▶ **Action item**
Exactly as they appear, copy the lines from the start of the entries below to the line containing "set_clock_uncertainty 0.1 [all_clocks]", both ends included.

[Material shown — start]

File: config.mk
export PLATFORM = sky130hd
export DESIGN_NAME = pwli_pin_wakeup
export DESIGN_NICKNAME = d
export VERILOG_FILES = /design/src/hdl/pwli_pkg.sv /design/src/hdl/pwli_pin_wakeup.sv
export SDC_FILE = /design/constraint.sdc
export NUM_CORES = 1
export LEC_CHECK = 0
export ABC_AREA = 1
export BUFFER_PORTS_ARGS = -buffer_cell sky130_fd_sc_hd__buf_2
export CELL_PAD_IN_SITES_DETAIL_PLACEMENT = 1
export CELL_PAD_IN_SITES_GLOBAL_PLACEMENT = 1
export CORE_AREA = 2 2 112 142
export DETAILED_ROUTE_END_ITERATION = 16
export DIE_AREA = 0 0 114 144
export PLACE_DENSITY = 0.84
export SYNTH_ARGS = -nofsm -noshare
export SYNTH_HDL_FRONTEND = slang
export SYNTH_SLANG_ARGS = --single-unit
File: constraint.sdc
create_clock -name ref_clk -period 2.5 [get_ports ref_clk]
set_clock_uncertainty 0.1 [all_clocks]
set_input_delay 0.375 -clock ref_clk [delete_from_list [all_inputs] [get_ports ref_clk]]
set_output_delay 0.375 -clock ref_clk [all_outputs]
set_load 0.01 [all_outputs]
File: src/hdl/pwli_pkg.sv
`default_nettype none
package pwli_pkg;

  // ---------------------------------------------------------------
  // register indices (byte address is four times the index)
  // ---------------------------------------------------------------
  localparam logic [7:0] IDX_TIMER_EXT_IRQ_CTRL = 8'h88;
  localparam logic [7:0] IDX_MISC_IRQ_FLAGS     = 8'h95;
  localparam logic [7:0] IDX_PORT1_WAKE_ENABLE  = 8'h96;
  localparam logic [7:0] IDX_PORT0_WAKE_ENABLE  = 8'h9C;
  localparam logic [7:0] IDX_PORT2_WAKE_ENABLE  = 8'h9D;
  localparam logic [7:0] IDX_PORT3_WAKE_ENABLE  = 8'h9E;
  localparam logic [7:0] IDX_MAIN_IRQ_ENABLE    = 8'hA8;
  localparam logic [7:0] IDX_EXTRA_IRQ_ENABLE   = 8'hA9;

  // ---------------------------------------------------------------
  // field positions
  // ---------------------------------------------------------------
  localparam int TIMER_EXT_IRQ_CTRL_PIN_ONE_FLAG_BIT  = 3;
  localparam int TIMER_EXT_IRQ_CTRL_PIN_ONE_TRIG_BIT  = 2;
  localparam int TIMER_EXT_IRQ_CTRL_PIN_ZERO_FLAG_BIT = 1;
  localparam int TIMER_EXT_IRQ_CTRL_PIN_ZERO_TRIG_BIT = 0;
  localparam int FLG_LOW_VOLT_BIT       = 7;
  localparam int FLG_PIN_TWO_BIT        = 2;
  localparam int FLG_PORT_CHANGE_BIT    = 1;
  localparam int IE_GLOBAL_BIT          = 7;
  localparam int IE_PIN_ONE_BIT         = 2;
  localparam int IE_PIN_ZERO_BIT        = 0;
  localparam int EXTRA_IRQ_ENABLE_LOW_VOLT_BIT     = 5;
  localparam int EXTRA_IRQ_ENABLE_PIN_TWO_BIT      = 2;
  localparam int EXTRA_IRQ_ENABLE_PORT_CHANGE_BIT  = 1;

  // implemented bits and reset values
  localparam logic [7:0] IE_IMPL_MASK    = 8'hBF;
  localparam logic [1:0] PORT2_IMPL_MASK = 2'h3;
  localparam logic [7:0] REG_RESET       = 8'h00;
  localparam logic [7:0] READ_ZERO       = 8'h00;

  // ---------------------------------------------------------------
  // synchronised pin vector layout
  // ---------------------------------------------------------------
  localparam int SYNC_W     = 29;
  localparam int SYNC_P0_LO = 3;
  localparam int SYNC_P0_HI = 10;
  localparam int SYNC_P1_LO = 11;
  localparam int SYNC_P1_HI = 18;
  localparam int SYNC_P2_LO = 19;
  localparam int SYNC_P2_HI = 20;
  localparam int SYNC_P3_LO = 21;
  localparam int SYNC_P3_HI = 28;
  localparam logic [SYNC_W-1:0] SYNC_RESET = 29'h1FFFFFFF;

  typedef struct packed {
    logic [SYNC_W-1:0] syncA;
    logic [SYNC_W-1:0] syncB;
    logic [SYNC_W-1:0] syncC;
    logic [7:0]        timerExtIrqCtrl;
    logic              lowVoltFlag;
    logic              pinTwoEdgeFlag;
    logic              portChangeFlag;
    logic [7:0]        port0WakeEnable;
    logic [7:0]        port1WakeEnable;
    logic [1:0]        port2WakeEnable;
    logic [7:0]        port3WakeEnable;
    logic [7:0]        mainIrqEnable;
    logic [7:0]        extraIrqEnable;
    logic              ack;
    logic [31:0]       rdData;
  } pwli_state_t;

endpackage
`default_nettype wire

File: src/hdl/pwli_pin_wakeup.sv
`default_nettype none

// What this block does
// [RQ1] pins zero and one trigger on falling edge or low level, classic style
// [RQ2] pin one trigger select: 0 low level, 1 falling edge
// [RQ3] pin zero trigger select: 0 low level, 1 falling edge
// [RQ4] pin two is falling edge only, no level option
// [RQ5] enabled port pins fire on any logic change, either direction
// [RQ6] port change wake and interrupt act only in halt/stop mode
// [RQ7] halt/stop entry refused while an enabled external pin is low
// [RQ8] port0 wake enable bits 7..0 enable each port0 pin
// [RQ9] port1 wake enable bits 7..0 enable each port1 pin
// [RQ10] port2 wake enable has only bits 1 and 0
// [RQ11] port3 wake enable bits 7..0 enable each port3 pin
// [RQ12] hardware sets low-voltage flag; software clears by writing 7Fh
// [RQ13] pin two edge flag set on falling edge regardless of its enable
// [RQ14] pin two edge flag clears on service routine entry
// [RQ15] port change flag set on enabled pin change; writing 0 clears it
// [RQ16] flag register: write 0 clears a flag, write 1 has no effect
// [RQ17] pin one edge flag set on edge regardless of enable, cleared on entry
// [RQ18] pin zero edge flag set on edge regardless of enable, cleared on entry
// [RQ19] pin enables gate interrupt and wake; wake ignores global enable
// [RQ20] low-voltage request from detector, gated by its enable bit
// [RQ21] service needs global and source enables; wake alone just resumes
// [RQ22] a wake trigger must last over 128 clocks to become an interrupt; the code applies no minimum length to any request
// [RQ23] every pin passes a two-stage synchroniser before detection
// [RQ24] level mode request follows the synchronised low level directly
module pwli_pin_wakeup
  import pwli_pkg::*;
(
  input  wire logic        ref_clk,
  input  wire logic        reset_n,
  input  wire logic        wbCyc,
  input  wire logic        wbStb,
  input  wire logic        wbWe,
  input  wire logic [9:0]  wbAdr,
  input  wire logic [3:0]  wbSel,
  input  wire logic [31:0] wbDatW,
  output logic      [31:0] wbDatR,
  output logic             wbAck,
  input  wire logic        extPinZero,
  input  wire logic        extPinOne,
  input  wire logic        extPinTwo,
  input  wire logic [7:0]  port0Pins,
  input  wire logic [7:0]  port1Pins,
  input  wire logic [1:0]  port2Pins,
  input  wire logic [7:0]  port3Pins,
  input  wire logic        supplyVoltageDetector,
  input  wire logic        haltActive,
  input  wire logic        haltRequest,
  input  wire logic        vecAckPinZero,
  input  wire logic        vecAckPinOne,
  input  wire logic        vecAckPinTwo,
  output logic             haltGrant,
  output logic             haltRefused,
  output logic             wakeUp,
  output logic             irqPinZero,
  output logic             irqPinOne,
  output logic             irqPinTwo,
  output logic             irqPortChange,
  output logic             irqLowVolt
);

  // ---------------------------------------------------------------
  // state
  // ---------------------------------------------------------------
  pwli_state_t cur_ff;
  pwli_state_t nxt_state;

  logic [SYNC_W-1:0] pinVec;
  logic [SYNC_W-1:0] fallVec;
  logic [SYNC_W-1:0] changeVec;
  logic [25:0]       portEnMask;
  logic [25:0]       portChange;
  logic              accept;
  logic              commit;
  logic [7:0]        regIdx;
  logic              wrTcon;
  logic              wrFlags;
  logic [7:0]        wrByte;
  logic              lvlZero;
  logic              lvlOne;
  logic              lvlTwo;
  logic              trigZero;
  logic              trigOne;
  logic              reqZero;
  logic              reqOne;
  logic              enZero;
  logic              enOne;
  logic              enTwo;
  logic              enGlobal;
  logic              portChangeSet;
  logic [7:0]        tconBase;

  // ---------------------------------------------------------------
  // helpers
  // ---------------------------------------------------------------
  // set wins over clear
  function automatic logic flagNext(input logic flag, input logic setEv, input logic clrEv);
    flagNext = setEv | (flag & ~clrEv);
  endfunction

  function automatic logic [7:0] readReg(input logic [7:0] idx, input pwli_state_t s);
    logic [7:0] val;
    val = READ_ZERO;
    if (idx == IDX_TIMER_EXT_IRQ_CTRL) begin
      val = s.timerExtIrqCtrl;
    end else if (idx == IDX_MISC_IRQ_FLAGS) begin
      val[FLG_LOW_VOLT_BIT]    = s.lowVoltFlag;
      val[FLG_PIN_TWO_BIT]     = s.pinTwoEdgeFlag;
      val[FLG_PORT_CHANGE_BIT] = s.portChangeFlag;
    end else if (idx == IDX_PORT1_WAKE_ENABLE) begin
      val = s.port1WakeEnable;
    end else if (idx == IDX_PORT0_WAKE_ENABLE) begin
      val = s.port0WakeEnable;
    end else if (idx == IDX_PORT2_WAKE_ENABLE) begin
      val[1:0] = s.port2WakeEnable;
    end else if (idx == IDX_PORT3_WAKE_ENABLE) begin
      val = s.port3WakeEnable;
    end else if (idx == IDX_MAIN_IRQ_ENABLE) begin
      val = s.mainIrqEnable & IE_IMPL_MASK;
    end else if (idx == IDX_EXTRA_IRQ_ENABLE) begin
      val = s.extraIrqEnable;
    end
    readReg = val;
  endfunction

  // ---------------------------------------------------------------
  // pin synchroniser and edge detection
  // ---------------------------------------------------------------
  assign pinVec = {port3Pins, port2Pins, port1Pins, port0Pins,
                   extPinTwo, extPinOne, extPinZero};

  // detection looks only at stages two and three
  assign fallVec   = cur_ff.syncC & ~cur_ff.syncB;   // [RQ23]
  assign changeVec = cur_ff.syncC ^ cur_ff.syncB;    // [RQ5]

  assign portEnMask = {cur_ff.port3WakeEnable,                        // [RQ11]
                       cur_ff.port2WakeEnable & PORT2_IMPL_MASK,      // [RQ10]
                       cur_ff.port1WakeEnable,                        // [RQ9]
                       cur_ff.port0WakeEnable};                       // [RQ8]
  assign portChange = changeVec[SYNC_P3_HI:SYNC_P0_LO] & portEnMask;

  // change detection armed only in halt/stop
  assign portChangeSet = haltActive & (|portChange);                  // [RQ6] [RQ15]

  // ---------------------------------------------------------------
  // wishbone decode
  // ---------------------------------------------------------------
  assign regIdx  = wbAdr[9:2];
  assign accept  = wbCyc & wbStb & ~cur_ff.ack;
  assign commit  = wbCyc & wbStb & wbWe & cur_ff.ack & wbSel[0];
  assign wrByte  = wbDatW[7:0];
  assign wrTcon  = commit & (regIdx == IDX_TIMER_EXT_IRQ_CTRL);
  assign wrFlags = commit & (regIdx == IDX_MISC_IRQ_FLAGS);

  // ---------------------------------------------------------------
  // external pin requests
  // ---------------------------------------------------------------
  assign lvlZero  = ~cur_ff.syncB[0];
  assign lvlOne   = ~cur_ff.syncB[1];
  assign lvlTwo   = ~cur_ff.syncB[2];
  assign trigZero = cur_ff.timerExtIrqCtrl[TIMER_EXT_IRQ_CTRL_PIN_ZERO_TRIG_BIT];
  assign trigOne  = cur_ff.timerExtIrqCtrl[TIMER_EXT_IRQ_CTRL_PIN_ONE_TRIG_BIT];
  assign enZero   = cur_ff.mainIrqEnable[IE_PIN_ZERO_BIT];
  assign enOne    = cur_ff.mainIrqEnable[IE_PIN_ONE_BIT];
  assign enTwo    = cur_ff.extraIrqEnable[EXTRA_IRQ_ENABLE_PIN_TWO_BIT];
  assign enGlobal = cur_ff.mainIrqEnable[IE_GLOBAL_BIT];

  // level mode follows the pin, edge mode the latched flag
  assign reqZero = trigZero ? cur_ff.timerExtIrqCtrl[TIMER_EXT_IRQ_CTRL_PIN_ZERO_FLAG_BIT]
                            : lvlZero;                              // [RQ1] [RQ3] [RQ24]
  assign reqOne  = trigOne  ? cur_ff.timerExtIrqCtrl[TIMER_EXT_IRQ_CTRL_PIN_ONE_FLAG_BIT]
                            : lvlOne;                               // [RQ1] [RQ2] [RQ24]

  // ---------------------------------------------------------------
  // next state
  // ---------------------------------------------------------------
  always_comb begin
    nxt_state = cur_ff;
    tconBase  = cur_ff.timerExtIrqCtrl;

    nxt_state.syncA = pinVec;
    nxt_state.syncB = cur_ff.syncA;
    nxt_state.syncC = cur_ff.syncB;

    // bus answer one cycle after request
    nxt_state.ack = accept;
    if (accept) begin
      nxt_state.rdData = {24'h000000, readReg(regIdx, cur_ff)};
    end

    // plain enable registers
    if (commit) begin
      if (regIdx == IDX_PORT1_WAKE_ENABLE) begin
        nxt_state.port1WakeEnable = wrByte;
      end else if (regIdx == IDX_PORT0_WAKE_ENABLE) begin
        nxt_state.port0WakeEnable = wrByte;
      end else if (regIdx == IDX_PORT2_WAKE_ENABLE) begin
        nxt_state.port2WakeEnable = wrByte[1:0] & PORT2_IMPL_MASK;
      end else if (regIdx == IDX_PORT3_WAKE_ENABLE) begin
        nxt_state.port3WakeEnable = wrByte;
      end else if (regIdx == IDX_MAIN_IRQ_ENABLE) begin
        nxt_state.mainIrqEnable = wrByte & IE_IMPL_MASK;
      end else if (regIdx == IDX_EXTRA_IRQ_ENABLE) begin
        nxt_state.extraIrqEnable = wrByte;
      end
    end

    // control register, edge flags keep hardware set priority
    if (wrTcon) begin
      tconBase = wrByte;
    end
    nxt_state.timerExtIrqCtrl = tconBase;
    nxt_state.timerExtIrqCtrl[TIMER_EXT_IRQ_CTRL_PIN_ZERO_FLAG_BIT] =
      flagNext(tconBase[TIMER_EXT_IRQ_CTRL_PIN_ZERO_FLAG_BIT], fallVec[0], vecAckPinZero);  // [RQ18]
    nxt_state.timerExtIrqCtrl[TIMER_EXT_IRQ_CTRL_PIN_ONE_FLAG_BIT] =
      flagNext(tconBase[TIMER_EXT_IRQ_CTRL_PIN_ONE_FLAG_BIT], fallVec[1], vecAckPinOne);    // [RQ17]

    // flag register: zero clears, one leaves alone
    nxt_state.lowVoltFlag = flagNext(cur_ff.lowVoltFlag, supplyVoltageDetector,
      wrFlags & ~wrByte[FLG_LOW_VOLT_BIT]);                                   // [RQ12] [RQ16]
    nxt_state.pinTwoEdgeFlag = flagNext(cur_ff.pinTwoEdgeFlag, fallVec[2],
      vecAckPinTwo | (wrFlags & ~wrByte[FLG_PIN_TWO_BIT]));           // [RQ4] [RQ13] [RQ14]
    nxt_state.portChangeFlag = flagNext(cur_ff.portChangeFlag, portChangeSet,
      wrFlags & ~wrByte[FLG_PORT_CHANGE_BIT]);                                // [RQ15] [RQ16]
  end

  // ---------------------------------------------------------------
  // registers
  // ---------------------------------------------------------------
  always_ff @(posedge ref_clk) begin
    if (!reset_n) begin
      cur_ff.syncA           <= SYNC_RESET;
      cur_ff.syncB           <= SYNC_RESET;
      cur_ff.syncC           <= SYNC_RESET;
      cur_ff.timerExtIrqCtrl <= REG_RESET;
      cur_ff.lowVoltFlag     <= 1'b0;
      cur_ff.pinTwoEdgeFlag  <= 1'b0;
      cur_ff.portChangeFlag  <= 1'b0;
      cur_ff.port0WakeEnable <= REG_RESET;
      cur_ff.port1WakeEnable <= REG_RESET;
      cur_ff.port2WakeEnable <= REG_RESET[1:0];
      cur_ff.port3WakeEnable <= REG_RESET;
      cur_ff.mainIrqEnable   <= REG_RESET;
      cur_ff.extraIrqEnable  <= REG_RESET;
      cur_ff.ack             <= 1'b0;
      cur_ff.rdData          <= 32'h00000000;
    end else begin
      cur_ff <= nxt_state;
    end
  end

  // ---------------------------------------------------------------
  // outputs
  // ---------------------------------------------------------------
  assign wbAck  = cur_ff.ack;
  assign wbDatR = cur_ff.rdData;

  // service needs global and source enable
  assign irqPinZero    = enGlobal & enZero & reqZero;                    // [RQ19] [RQ21]
  assign irqPinOne     = enGlobal & enOne & reqOne;                      // [RQ19] [RQ21]
  assign irqPinTwo     = enGlobal & enTwo & cur_ff.pinTwoEdgeFlag;       // [RQ19] [RQ21]
  assign irqPortChange = enGlobal & cur_ff.extraIrqEnable[EXTRA_IRQ_ENABLE_PORT_CHANGE_BIT]
                         & cur_ff.portChangeFlag & haltActive;           // [RQ6] [RQ21]
  assign irqLowVolt    = enGlobal & cur_ff.extraIrqEnable[EXTRA_IRQ_ENABLE_LOW_VOLT_BIT]
                         & cur_ff.lowVoltFlag;                           // [RQ20] [RQ21]

  // wake ignores the global enable
  assign wakeUp = (enZero & reqZero) | (enOne & reqOne)
                | (enTwo & cur_ff.pinTwoEdgeFlag)
                | (haltActive & cur_ff.portChangeFlag);                  // [RQ19] [RQ6]

  // enabled low pin blocks halt/stop entry
  assign haltRefused = (enZero & lvlZero) | (enOne & lvlOne) | (enTwo & lvlTwo);  // [RQ7]
  assign haltGrant   = haltRequest & ~haltRefused;                                // [RQ7]

endmodule
`default_nettype wire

[Material shown — finish]

▶ **Exercise result**
File: config.mk
export PLATFORM = sky130hd
export DESIGN_NAME = pwli_pin_wakeup
export DESIGN_NICKNAME = d
export VERILOG_FILES = /design/src/hdl/pwli_pkg.sv /design/src/hdl/pwli_pin_wakeup.sv
export SDC_FILE = /design/constraint.sdc
export NUM_CORES = 1
export LEC_CHECK = 0
export ABC_AREA = 1
export BUFFER_PORTS_ARGS = -buffer_cell sky130_fd_sc_hd__buf_2
export CELL_PAD_IN_SITES_DETAIL_PLACEMENT = 1
export CELL_PAD_IN_SITES_GLOBAL_PLACEMENT = 1
export CORE_AREA = 2 2 112 142
export DETAILED_ROUTE_END_ITERATION = 16
export DIE_AREA = 0 0 114 144
export PLACE_DENSITY = 0.84
export SYNTH_ARGS = -nofsm -noshare
export SYNTH_HDL_FRONTEND = slang
export SYNTH_SLANG_ARGS = --single-unit
File: constraint.sdc
create_clock -name ref_clk -period 2.5 [get_ports ref_clk]
set_clock_uncertainty 0.1 [all_clocks]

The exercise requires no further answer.